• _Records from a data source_
━━━━━━━━━━━━━━━━━━━━

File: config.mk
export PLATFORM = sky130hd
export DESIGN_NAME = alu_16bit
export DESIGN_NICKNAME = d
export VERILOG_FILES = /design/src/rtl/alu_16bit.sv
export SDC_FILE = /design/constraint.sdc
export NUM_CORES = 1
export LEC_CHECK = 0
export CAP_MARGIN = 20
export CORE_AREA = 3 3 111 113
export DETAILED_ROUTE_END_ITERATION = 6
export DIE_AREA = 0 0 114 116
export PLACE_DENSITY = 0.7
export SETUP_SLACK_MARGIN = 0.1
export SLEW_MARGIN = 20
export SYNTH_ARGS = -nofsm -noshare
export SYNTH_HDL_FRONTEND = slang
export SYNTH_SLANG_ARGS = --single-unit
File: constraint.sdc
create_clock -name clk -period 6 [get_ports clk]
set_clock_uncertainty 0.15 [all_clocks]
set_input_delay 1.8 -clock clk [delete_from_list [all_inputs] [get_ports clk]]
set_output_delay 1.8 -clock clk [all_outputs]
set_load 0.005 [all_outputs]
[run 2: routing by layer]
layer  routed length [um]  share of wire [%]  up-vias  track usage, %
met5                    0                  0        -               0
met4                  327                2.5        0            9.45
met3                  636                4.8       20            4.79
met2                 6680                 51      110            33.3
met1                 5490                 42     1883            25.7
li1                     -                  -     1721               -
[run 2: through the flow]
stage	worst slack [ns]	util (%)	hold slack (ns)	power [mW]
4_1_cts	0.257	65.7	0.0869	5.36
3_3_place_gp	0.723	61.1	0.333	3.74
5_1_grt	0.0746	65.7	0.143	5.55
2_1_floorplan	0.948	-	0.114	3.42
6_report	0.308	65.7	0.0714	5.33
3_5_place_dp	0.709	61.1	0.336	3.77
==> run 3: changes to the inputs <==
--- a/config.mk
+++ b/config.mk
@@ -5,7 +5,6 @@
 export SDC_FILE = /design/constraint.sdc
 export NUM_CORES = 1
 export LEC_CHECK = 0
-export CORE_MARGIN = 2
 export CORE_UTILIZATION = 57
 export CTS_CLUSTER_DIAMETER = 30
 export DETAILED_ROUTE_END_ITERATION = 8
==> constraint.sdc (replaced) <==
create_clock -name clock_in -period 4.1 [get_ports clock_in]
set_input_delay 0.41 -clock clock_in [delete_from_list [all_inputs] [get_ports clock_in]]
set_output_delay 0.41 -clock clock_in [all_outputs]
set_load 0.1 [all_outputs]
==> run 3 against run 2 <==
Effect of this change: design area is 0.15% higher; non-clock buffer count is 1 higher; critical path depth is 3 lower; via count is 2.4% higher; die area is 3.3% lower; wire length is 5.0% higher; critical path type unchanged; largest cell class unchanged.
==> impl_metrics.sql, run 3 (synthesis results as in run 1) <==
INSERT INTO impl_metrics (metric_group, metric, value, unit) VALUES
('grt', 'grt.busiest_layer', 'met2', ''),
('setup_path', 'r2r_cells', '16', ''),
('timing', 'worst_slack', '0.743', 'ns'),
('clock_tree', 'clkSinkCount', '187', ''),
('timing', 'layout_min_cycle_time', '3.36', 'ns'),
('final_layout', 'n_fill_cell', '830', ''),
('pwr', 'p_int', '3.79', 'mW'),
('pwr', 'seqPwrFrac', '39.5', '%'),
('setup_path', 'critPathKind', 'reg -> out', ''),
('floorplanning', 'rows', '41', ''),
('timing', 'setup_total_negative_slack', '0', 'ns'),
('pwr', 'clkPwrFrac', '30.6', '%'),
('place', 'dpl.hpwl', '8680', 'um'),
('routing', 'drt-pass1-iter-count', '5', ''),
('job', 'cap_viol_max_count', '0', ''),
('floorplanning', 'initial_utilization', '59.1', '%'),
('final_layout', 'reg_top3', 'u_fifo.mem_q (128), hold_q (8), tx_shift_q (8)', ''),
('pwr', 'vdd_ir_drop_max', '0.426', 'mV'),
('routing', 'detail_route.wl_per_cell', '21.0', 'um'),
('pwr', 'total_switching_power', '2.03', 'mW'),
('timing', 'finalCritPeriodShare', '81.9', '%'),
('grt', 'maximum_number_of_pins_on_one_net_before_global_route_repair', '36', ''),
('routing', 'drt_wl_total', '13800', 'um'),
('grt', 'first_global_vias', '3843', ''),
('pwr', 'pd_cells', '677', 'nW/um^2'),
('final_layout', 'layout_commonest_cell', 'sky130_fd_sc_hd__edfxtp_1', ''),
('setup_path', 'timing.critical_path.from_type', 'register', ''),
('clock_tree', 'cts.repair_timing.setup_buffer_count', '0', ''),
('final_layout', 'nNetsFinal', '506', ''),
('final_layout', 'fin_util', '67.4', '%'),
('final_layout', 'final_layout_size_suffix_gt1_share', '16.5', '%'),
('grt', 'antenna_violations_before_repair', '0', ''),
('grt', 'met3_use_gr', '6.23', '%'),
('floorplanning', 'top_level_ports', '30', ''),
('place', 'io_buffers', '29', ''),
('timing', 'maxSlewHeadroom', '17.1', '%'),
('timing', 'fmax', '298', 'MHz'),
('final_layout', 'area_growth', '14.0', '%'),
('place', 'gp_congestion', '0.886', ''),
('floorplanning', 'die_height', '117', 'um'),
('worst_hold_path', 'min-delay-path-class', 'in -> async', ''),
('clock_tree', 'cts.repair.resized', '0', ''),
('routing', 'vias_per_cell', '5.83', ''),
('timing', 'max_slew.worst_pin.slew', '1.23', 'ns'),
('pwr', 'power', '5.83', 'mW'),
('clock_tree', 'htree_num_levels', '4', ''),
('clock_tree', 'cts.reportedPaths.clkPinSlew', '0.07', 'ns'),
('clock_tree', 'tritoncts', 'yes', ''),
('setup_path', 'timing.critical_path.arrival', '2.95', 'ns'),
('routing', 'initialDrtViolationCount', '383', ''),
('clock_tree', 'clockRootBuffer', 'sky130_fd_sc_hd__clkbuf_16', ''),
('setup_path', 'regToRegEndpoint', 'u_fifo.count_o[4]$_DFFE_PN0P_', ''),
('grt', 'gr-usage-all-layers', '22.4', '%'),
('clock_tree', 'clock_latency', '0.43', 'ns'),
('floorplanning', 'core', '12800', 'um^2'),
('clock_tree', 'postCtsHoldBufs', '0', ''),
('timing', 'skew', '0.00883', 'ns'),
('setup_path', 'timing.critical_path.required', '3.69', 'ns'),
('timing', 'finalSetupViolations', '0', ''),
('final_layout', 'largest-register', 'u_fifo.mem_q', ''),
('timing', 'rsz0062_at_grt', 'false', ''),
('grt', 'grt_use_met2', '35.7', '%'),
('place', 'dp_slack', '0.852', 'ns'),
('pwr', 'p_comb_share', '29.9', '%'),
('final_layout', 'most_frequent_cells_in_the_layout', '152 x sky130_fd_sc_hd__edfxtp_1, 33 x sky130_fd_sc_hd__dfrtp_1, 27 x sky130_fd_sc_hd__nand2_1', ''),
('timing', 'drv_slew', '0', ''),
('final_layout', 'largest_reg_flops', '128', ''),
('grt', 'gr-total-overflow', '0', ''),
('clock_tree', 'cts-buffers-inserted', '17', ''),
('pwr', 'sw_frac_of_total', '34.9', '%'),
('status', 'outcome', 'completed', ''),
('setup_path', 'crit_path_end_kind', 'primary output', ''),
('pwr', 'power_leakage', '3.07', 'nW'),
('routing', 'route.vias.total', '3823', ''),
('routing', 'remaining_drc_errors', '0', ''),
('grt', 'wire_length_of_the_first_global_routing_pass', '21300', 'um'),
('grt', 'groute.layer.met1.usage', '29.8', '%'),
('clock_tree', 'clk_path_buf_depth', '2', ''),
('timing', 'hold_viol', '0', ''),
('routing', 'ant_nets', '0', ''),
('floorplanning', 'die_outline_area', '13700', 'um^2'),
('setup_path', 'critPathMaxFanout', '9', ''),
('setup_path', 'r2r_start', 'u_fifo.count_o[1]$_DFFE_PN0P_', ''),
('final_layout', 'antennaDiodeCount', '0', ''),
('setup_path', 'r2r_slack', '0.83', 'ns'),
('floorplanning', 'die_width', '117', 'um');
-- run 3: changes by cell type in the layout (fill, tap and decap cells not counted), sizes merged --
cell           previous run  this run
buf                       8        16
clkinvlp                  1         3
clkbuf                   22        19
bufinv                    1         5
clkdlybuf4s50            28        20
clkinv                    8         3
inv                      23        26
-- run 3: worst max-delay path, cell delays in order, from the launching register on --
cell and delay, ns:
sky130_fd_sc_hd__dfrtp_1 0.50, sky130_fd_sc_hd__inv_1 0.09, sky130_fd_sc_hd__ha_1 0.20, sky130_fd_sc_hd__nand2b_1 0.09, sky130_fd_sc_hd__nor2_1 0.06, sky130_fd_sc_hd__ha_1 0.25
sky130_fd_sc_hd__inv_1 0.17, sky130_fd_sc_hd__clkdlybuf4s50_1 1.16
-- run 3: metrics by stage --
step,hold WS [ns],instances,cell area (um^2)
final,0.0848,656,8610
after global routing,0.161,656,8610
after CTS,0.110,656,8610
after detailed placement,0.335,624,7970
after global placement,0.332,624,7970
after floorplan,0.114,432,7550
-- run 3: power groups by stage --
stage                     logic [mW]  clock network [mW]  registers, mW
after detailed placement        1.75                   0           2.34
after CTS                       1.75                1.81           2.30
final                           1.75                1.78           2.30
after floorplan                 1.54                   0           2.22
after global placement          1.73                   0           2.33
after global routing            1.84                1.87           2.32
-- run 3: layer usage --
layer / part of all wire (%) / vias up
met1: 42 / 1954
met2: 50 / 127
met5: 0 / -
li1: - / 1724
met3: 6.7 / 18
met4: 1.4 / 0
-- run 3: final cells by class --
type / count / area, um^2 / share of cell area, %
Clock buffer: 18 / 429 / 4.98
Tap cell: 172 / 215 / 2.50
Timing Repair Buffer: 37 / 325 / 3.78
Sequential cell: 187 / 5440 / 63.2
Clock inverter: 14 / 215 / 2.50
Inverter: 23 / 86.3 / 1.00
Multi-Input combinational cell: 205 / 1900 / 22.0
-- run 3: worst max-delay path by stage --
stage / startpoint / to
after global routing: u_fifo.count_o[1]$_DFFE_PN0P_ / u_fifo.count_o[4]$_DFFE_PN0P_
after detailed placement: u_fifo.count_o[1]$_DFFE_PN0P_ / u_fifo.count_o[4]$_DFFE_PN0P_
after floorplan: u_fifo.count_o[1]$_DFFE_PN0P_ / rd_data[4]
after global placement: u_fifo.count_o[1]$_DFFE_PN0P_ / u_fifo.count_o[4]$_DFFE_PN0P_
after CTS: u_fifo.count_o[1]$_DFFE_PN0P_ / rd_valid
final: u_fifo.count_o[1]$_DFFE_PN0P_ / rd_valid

━━━━━━━━━━━━━━━━━━━━

• _WHAT TO DO_
Please return every line of the records that contains the word "stage".

• _EXERCISE SOLUTION_
stage	worst slack [ns]	util (%)	hold slack (ns)	power [mW]
-- run 3: metrics by stage --
-- run 3: power groups by stage --
stage                     logic [mW]  clock network [mW]  registers, mW
-- run 3: worst max-delay path by stage --
stage / startpoint / to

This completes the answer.